→ Exercise goal:
Using the material below, return exactly the lines between the one holding "- maximum frequency is essentially flat" and the one holding "summary, run 2", inclusive, and no others.

→ Information shown:
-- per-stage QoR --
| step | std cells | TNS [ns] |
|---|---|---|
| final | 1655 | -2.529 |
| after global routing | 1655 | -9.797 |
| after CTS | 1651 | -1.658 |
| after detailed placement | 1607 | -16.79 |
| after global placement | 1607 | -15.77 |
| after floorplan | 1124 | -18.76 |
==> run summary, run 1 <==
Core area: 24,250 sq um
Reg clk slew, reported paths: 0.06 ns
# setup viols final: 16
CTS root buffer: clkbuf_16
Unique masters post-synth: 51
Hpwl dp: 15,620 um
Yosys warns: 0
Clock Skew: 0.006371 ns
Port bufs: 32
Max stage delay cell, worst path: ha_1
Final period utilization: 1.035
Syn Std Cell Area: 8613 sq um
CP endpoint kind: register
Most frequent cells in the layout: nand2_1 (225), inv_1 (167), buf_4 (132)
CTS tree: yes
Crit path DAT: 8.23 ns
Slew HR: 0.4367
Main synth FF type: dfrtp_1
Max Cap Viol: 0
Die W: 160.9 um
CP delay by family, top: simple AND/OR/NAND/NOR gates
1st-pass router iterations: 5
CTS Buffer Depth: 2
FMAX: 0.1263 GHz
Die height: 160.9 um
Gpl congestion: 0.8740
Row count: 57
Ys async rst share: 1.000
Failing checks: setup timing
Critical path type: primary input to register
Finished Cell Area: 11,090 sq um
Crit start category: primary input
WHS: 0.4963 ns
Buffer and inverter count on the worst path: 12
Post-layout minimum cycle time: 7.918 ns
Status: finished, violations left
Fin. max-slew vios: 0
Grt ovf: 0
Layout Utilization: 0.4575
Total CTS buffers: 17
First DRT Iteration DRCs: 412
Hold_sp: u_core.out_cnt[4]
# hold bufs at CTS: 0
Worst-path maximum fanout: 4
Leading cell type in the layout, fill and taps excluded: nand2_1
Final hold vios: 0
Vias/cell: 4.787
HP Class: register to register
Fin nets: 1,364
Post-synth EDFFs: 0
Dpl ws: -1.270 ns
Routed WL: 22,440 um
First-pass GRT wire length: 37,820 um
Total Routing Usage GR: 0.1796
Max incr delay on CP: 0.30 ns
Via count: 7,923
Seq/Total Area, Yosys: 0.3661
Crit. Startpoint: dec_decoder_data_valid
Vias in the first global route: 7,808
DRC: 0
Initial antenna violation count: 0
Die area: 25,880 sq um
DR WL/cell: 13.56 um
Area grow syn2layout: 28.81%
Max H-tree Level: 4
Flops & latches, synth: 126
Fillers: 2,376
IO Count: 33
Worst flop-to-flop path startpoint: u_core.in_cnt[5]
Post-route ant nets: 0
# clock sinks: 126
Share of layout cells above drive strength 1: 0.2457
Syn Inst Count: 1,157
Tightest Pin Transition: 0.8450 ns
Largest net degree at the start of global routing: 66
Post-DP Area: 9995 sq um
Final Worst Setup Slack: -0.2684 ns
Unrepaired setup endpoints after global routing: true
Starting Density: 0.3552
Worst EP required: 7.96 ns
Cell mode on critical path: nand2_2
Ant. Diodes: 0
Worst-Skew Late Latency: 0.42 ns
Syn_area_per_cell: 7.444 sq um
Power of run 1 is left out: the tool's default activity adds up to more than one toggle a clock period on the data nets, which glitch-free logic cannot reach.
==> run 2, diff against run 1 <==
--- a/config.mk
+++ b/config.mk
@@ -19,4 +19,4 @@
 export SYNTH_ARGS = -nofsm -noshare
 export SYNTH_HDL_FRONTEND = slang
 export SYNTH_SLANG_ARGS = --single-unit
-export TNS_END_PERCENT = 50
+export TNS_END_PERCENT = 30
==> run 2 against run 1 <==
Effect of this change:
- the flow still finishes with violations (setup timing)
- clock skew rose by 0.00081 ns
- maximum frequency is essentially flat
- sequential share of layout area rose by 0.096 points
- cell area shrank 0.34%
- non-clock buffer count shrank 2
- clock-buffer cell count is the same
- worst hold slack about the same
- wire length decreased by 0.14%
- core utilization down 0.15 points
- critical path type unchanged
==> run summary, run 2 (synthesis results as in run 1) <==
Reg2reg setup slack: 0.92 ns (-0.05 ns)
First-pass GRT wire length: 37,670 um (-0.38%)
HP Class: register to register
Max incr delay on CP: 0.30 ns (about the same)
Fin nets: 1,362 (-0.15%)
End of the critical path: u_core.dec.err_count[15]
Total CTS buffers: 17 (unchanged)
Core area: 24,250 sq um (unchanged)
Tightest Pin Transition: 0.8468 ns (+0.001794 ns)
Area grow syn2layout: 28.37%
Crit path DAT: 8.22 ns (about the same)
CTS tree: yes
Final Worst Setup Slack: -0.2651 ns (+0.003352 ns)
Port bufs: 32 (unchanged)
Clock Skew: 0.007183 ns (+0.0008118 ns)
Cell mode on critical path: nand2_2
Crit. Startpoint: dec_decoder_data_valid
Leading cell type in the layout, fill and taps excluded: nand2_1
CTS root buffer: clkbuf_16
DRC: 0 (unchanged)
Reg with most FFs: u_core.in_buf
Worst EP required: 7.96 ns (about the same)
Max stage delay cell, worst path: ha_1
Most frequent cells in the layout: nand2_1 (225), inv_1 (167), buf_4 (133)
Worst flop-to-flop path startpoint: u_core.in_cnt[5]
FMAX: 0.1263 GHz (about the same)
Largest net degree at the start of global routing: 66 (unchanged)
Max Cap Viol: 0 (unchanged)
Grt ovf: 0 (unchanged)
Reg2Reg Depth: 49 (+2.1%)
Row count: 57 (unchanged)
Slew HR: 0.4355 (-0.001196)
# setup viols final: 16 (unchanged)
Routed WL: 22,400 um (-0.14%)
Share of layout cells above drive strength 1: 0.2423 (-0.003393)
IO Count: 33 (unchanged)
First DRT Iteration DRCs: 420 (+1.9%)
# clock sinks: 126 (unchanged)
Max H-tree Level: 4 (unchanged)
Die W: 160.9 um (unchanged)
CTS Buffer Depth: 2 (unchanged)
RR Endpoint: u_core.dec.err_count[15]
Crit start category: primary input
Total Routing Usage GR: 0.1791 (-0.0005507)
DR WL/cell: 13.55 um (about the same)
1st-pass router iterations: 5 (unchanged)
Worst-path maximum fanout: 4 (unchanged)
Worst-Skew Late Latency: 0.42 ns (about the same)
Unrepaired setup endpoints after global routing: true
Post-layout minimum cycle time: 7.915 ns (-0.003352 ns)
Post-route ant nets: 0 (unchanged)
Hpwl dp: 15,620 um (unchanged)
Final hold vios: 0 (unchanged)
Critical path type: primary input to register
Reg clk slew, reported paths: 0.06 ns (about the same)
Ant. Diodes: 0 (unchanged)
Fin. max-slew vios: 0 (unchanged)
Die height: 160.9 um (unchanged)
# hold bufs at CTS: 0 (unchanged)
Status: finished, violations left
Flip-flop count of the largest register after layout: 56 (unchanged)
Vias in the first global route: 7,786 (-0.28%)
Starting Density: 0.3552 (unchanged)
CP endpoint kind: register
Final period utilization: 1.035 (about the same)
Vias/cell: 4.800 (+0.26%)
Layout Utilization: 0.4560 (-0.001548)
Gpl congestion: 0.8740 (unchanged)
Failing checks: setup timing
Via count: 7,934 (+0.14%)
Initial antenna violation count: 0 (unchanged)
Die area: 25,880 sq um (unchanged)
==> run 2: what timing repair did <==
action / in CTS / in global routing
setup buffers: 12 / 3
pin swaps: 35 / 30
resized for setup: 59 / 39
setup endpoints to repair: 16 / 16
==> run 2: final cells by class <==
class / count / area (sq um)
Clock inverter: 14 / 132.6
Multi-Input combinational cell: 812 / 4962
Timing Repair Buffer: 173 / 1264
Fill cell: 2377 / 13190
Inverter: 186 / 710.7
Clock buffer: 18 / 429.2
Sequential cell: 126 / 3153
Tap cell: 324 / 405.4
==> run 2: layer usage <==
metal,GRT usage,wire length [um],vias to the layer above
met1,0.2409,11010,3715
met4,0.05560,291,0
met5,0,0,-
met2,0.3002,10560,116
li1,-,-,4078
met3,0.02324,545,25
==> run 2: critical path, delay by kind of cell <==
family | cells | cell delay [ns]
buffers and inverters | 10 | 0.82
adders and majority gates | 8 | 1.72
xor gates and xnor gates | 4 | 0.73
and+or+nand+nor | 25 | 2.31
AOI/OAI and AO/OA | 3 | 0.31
`src/rtl/debounce_pkg.sv`:
```
// debounce_pkg: shared definitions for the key debouncer channels.
// Holds the per-channel FSM state encoding and a counter width helper.
package debounce_pkg;

  typedef enum logic [1:0] {
    ST_IDLE = 2'd0,
    ST_HOLD = 2'd1,
    ST_LONG = 2'd2
  } db_state_e;

  // Bits needed to count 0 .. max_count-1, never less than one bit.
  function automatic int cnt_width(input int max_count);
    return (max_count > 1) ? $clog2(max_count) : 1;
  endfunction

endpackage

```
`src/rtl/debounce_ch.sv`:
```
// debounce_ch: one debounced key channel.
// raw -> optional inversion -> 2-FF sync -> DEPTH-sample window -> stable level,
// plus an IDLE/HOLD/LONG FSM producing press, release, long-press and repeat pulses.
// Macro KEY_DEBOUNCE_AUTOREPEAT_EN: when defined, the LONG state emits repeat pulses;
// when undefined, no repeat counter exists and rep_pulse is tied low.
module debounce_ch
  import debounce_pkg::*;
#(
  parameter int DEPTH      = 3,
  parameter int LONG_CNT   = 100,
  parameter int REP_CNT    = 20,
  parameter bit LEVEL_ONLY = 1'b0,
  parameter bit INV        = 1'b0
) (
  input  logic clk_db,
  input  logic rst,
  input  logic raw,
  output logic level,
  output logic press_pulse,
  output logic rel_pulse,
  output logic long_pulse,
  output logic rep_pulse
);

  localparam int                HOLD_W    = cnt_width(LONG_CNT);
  localparam logic [HOLD_W-1:0] HOLD_LAST = HOLD_W'(LONG_CNT - 1);
  // A switch channel, or one configured with out-of-range counts, behaves as level-only.
  localparam bit FSM_EN = !LEVEL_ONLY && (DEPTH >= 2) && (LONG_CNT >= 2) && (REP_CNT >= 2);

  logic             sync_a;
  logic             sync_b;
  logic [DEPTH-1:0] shift;
  logic             stable;
  logic             all_ones;
  logic             all_zeros;
  logic             rise;
  logic             fall;

  db_state_e         state;
  db_state_e         state_nxt;
  logic [HOLD_W-1:0] hold_cnt;
  logic [HOLD_W-1:0] hold_nxt;
  logic              press_nxt;
  logic              rel_nxt;
  logic              long_nxt;

`ifdef KEY_DEBOUNCE_AUTOREPEAT_EN
  localparam int               REP_W    = cnt_width(REP_CNT);
  localparam logic [REP_W-1:0] REP_LAST = REP_W'(REP_CNT - 1);

  logic [REP_W-1:0] rep_cnt;
  logic [REP_W-1:0] rep_cnt_nxt;
  logic             rep_nxt;
`endif

  // Bring the asynchronous pin into clk_db and keep the last DEPTH synchronised samples.
  always_ff @(posedge clk_db) begin
    if (rst) begin
      sync_a <= 1'b0;
      sync_b <= 1'b0;
      shift  <= '0;
    end else begin
      sync_a <= raw ^ INV;
      sync_b <= sync_a;
      shift  <= {shift[DEPTH-2:0], sync_b};
    end
  end

  assign all_ones  = &shift;
  assign all_zeros = ~|shift;
  assign rise      = all_ones & ~stable;
  assign fall      = all_zeros & stable;

  // The level only moves once the whole window agrees; mixed windows hold the old level.
  always_ff @(posedge clk_db) begin
    if (rst) begin
      stable <= 1'b0;
    end else if (all_ones) begin
      stable <= 1'b1;
    end else if (all_zeros) begin
      stable <= 1'b0;
    end
  end

  assign level = stable;

  // Next-state logic; a release wins over any long or repeat event in the same cycle.
  always_comb begin
    state_nxt = state;
    hold_nxt  = hold_cnt;
    press_nxt = 1'b0;
    rel_nxt   = 1'b0;
    long_nxt  = 1'b0;
`ifdef KEY_DEBOUNCE_AUTOREPEAT_EN
    rep_cnt_nxt = rep_cnt;
    rep_nxt     = 1'b0;
`endif
    if (!FSM_EN) begin
      state_nxt = ST_IDLE;
      hold_nxt  = '0;
`ifdef KEY_DEBOUNCE_AUTOREPEAT_EN
      rep_cnt_nxt = '0;
`endif
    end else if (fall) begin
      state_nxt = ST_IDLE;
      hold_nxt  = '0;
      rel_nxt   = 1'b1;
`ifdef KEY_DEBOUNCE_AUTOREPEAT_EN
      rep_cnt_nxt = '0;
`endif
    end else begin
      case (state)
        ST_IDLE: begin
          if (rise) begin
            state_nxt = ST_HOLD;
            hold_nxt  = '0;
            press_nxt = 1'b1;
          end
        end
        ST_HOLD: begin
          if (hold_cnt == HOLD_LAST) begin
            state_nxt = ST_LONG;
            hold_nxt  = '0;
            long_nxt  = 1'b1;
`ifdef KEY_DEBOUNCE_AUTOREPEAT_EN
            rep_cnt_nxt = '0;
`endif
          end else begin
            hold_nxt = hold_cnt + HOLD_W'(1);
          end
        end
        ST_LONG: begin
          state_nxt = ST_LONG;
`ifdef KEY_DEBOUNCE_AUTOREPEAT_EN
          if (rep_cnt == REP_LAST) begin
            rep_cnt_nxt = '0;
            rep_nxt     = 1'b1;
          end else begin
            rep_cnt_nxt = rep_cnt + REP_W'(1);
          end
`endif
        end
        default: begin
          state_nxt = ST_IDLE;
          hold_nxt  = '0;
        end
      endcase
    end
  end

  // Register state, counters and pulses so pulses line up with the level change.
  always_ff @(posedge clk_db) begin
    if (rst) begin
      state       <= ST_IDLE;
      hold_cnt    <= '0;
      press_pulse <= 1'b0;
      rel_pulse   <= 1'b0;
      long_pulse  <= 1'b0;
    end else begin
      state       <= state_nxt;
      hold_cnt    <= hold_nxt;
      press_pulse <= press_nxt;
      rel_pulse   <= rel_nxt;
      long_pulse  <= long_nxt;
    end
  end

`ifdef KEY_DEBOUNCE_AUTOREPEAT_EN
  // Repeat interval counter and its pulse, only present with auto-repeat enabled.
  always_ff @(posedge clk_db) begin
    if (rst) begin
      rep_cnt   <= '0;
      rep_pulse <= 1'b0;
    end else begin
      rep_cnt   <= rep_cnt_nxt;
      rep_pulse <= rep_nxt;
    end
  end
`else
  assign rep_pulse = 1'b0;
`endif

endmodule

```
`src/rtl/key_debounce_multi.sv`:
```
// key_debounce_multi: N_CH independent key/switch debouncers on the 100 Hz clk_db tick.
// Each bit of LEVEL_MASK turns a channel into a pulse-free switch input; each bit of
// INV_MASK marks an active-low pin. Auto-repeat is enabled by KEY_DEBOUNCE_AUTOREPEAT_EN.
module key_debounce_multi
  import debounce_pkg::*;
#(
  parameter int              N_CH       = 8,
  parameter int              DEPTH      = 3,
  parameter int              LONG_CNT   = 100,
  parameter int              REP_CNT    = 20,
  parameter logic [N_CH-1:0] LEVEL_MASK = {N_CH{1'b0}},
  parameter logic [N_CH-1:0] INV_MASK   = {N_CH{1'b0}}
) (
  input  logic            clk_db,
  input  logic            rst,
  input  logic [N_CH-1:0] raw_i,
  output logic [N_CH-1:0] level_o,
  output logic [N_CH-1:0] press_o,
  output logic [N_CH-1:0] rel_o,
  output logic [N_CH-1:0] long_o,
  output logic [N_CH-1:0] rep_o
);

  for (genvar i = 0; i < N_CH; i++) begin : g_ch
    debounce_ch #(
      .DEPTH      (DEPTH),
      .LONG_CNT   (LONG_CNT),
      .REP_CNT    (REP_CNT),
      .LEVEL_ONLY (LEVEL_MASK[i]),
      .INV        (INV_MASK[i])
    ) u_ch (
      .clk_db      (clk_db),
      .rst         (rst),
      .raw         (raw_i[i]),
      .level       (level_o[i]),
      .press_pulse (press_o[i]),
      .rel_pulse   (rel_o[i]),
      .long_pulse  (long_o[i]),
      .rep_pulse   (rep_o[i])
    );
  end

endmodule

```
`config.mk`:
```
export PLATFORM = sky130hd
export DESIGN_NAME = key_debounce_multi
export DESIGN_NICKNAME = d
export VERILOG_FILES = /design/src/rtl/debounce_pkg.sv /design/src/rtl/debounce_ch.sv /design/src/rtl/key_debounce_multi.sv
export SDC_FILE = /design/constraint.sdc
export NUM_CORES = 1
export LEC_CHECK = 0
export BUFFER_PORTS_ARGS = -buffer_cell sky130_fd_sc_hd__buf_2
export CAP_MARGIN = 20
export CORE_ASPECT_RATIO = 1.4
export CORE_MARGIN = 4
export CORE_UTILIZATION = 51
export DETAILED_ROUTE_END_ITERATION = 8
export PLACE_DENSITY_LB_ADDON = 0.1
export SYNTH_ARGS = -nofsm -noshare
export SYNTH_HDL_FRONTEND = slang
export SYNTH_SLANG_ARGS = --single-unit
```
`constraint.sdc`:
```
create_clock -name clk_db -period 2.8 [get_ports clk_db]
set_clock_uncertainty 0.05 [all_clocks]
set_input_delay 0.7 -clock clk_db [delete_from_list [all_inputs] [get_ports clk_db]]
set_output_delay 0.7 -clock clk_db [all_outputs]
set_load 0.1 [all_outputs]
```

→ Response:
- maximum frequency is essentially flat
- sequential share of layout area rose by 0.096 points
- cell area shrank 0.34%
- non-clock buffer count shrank 2
- clock-buffer cell count is the same
- worst hold slack about the same
- wire length decreased by 0.14%
- core utilization down 0.15 points
- critical path type unchanged
==> run summary, run 2 (synthesis results as in run 1) <==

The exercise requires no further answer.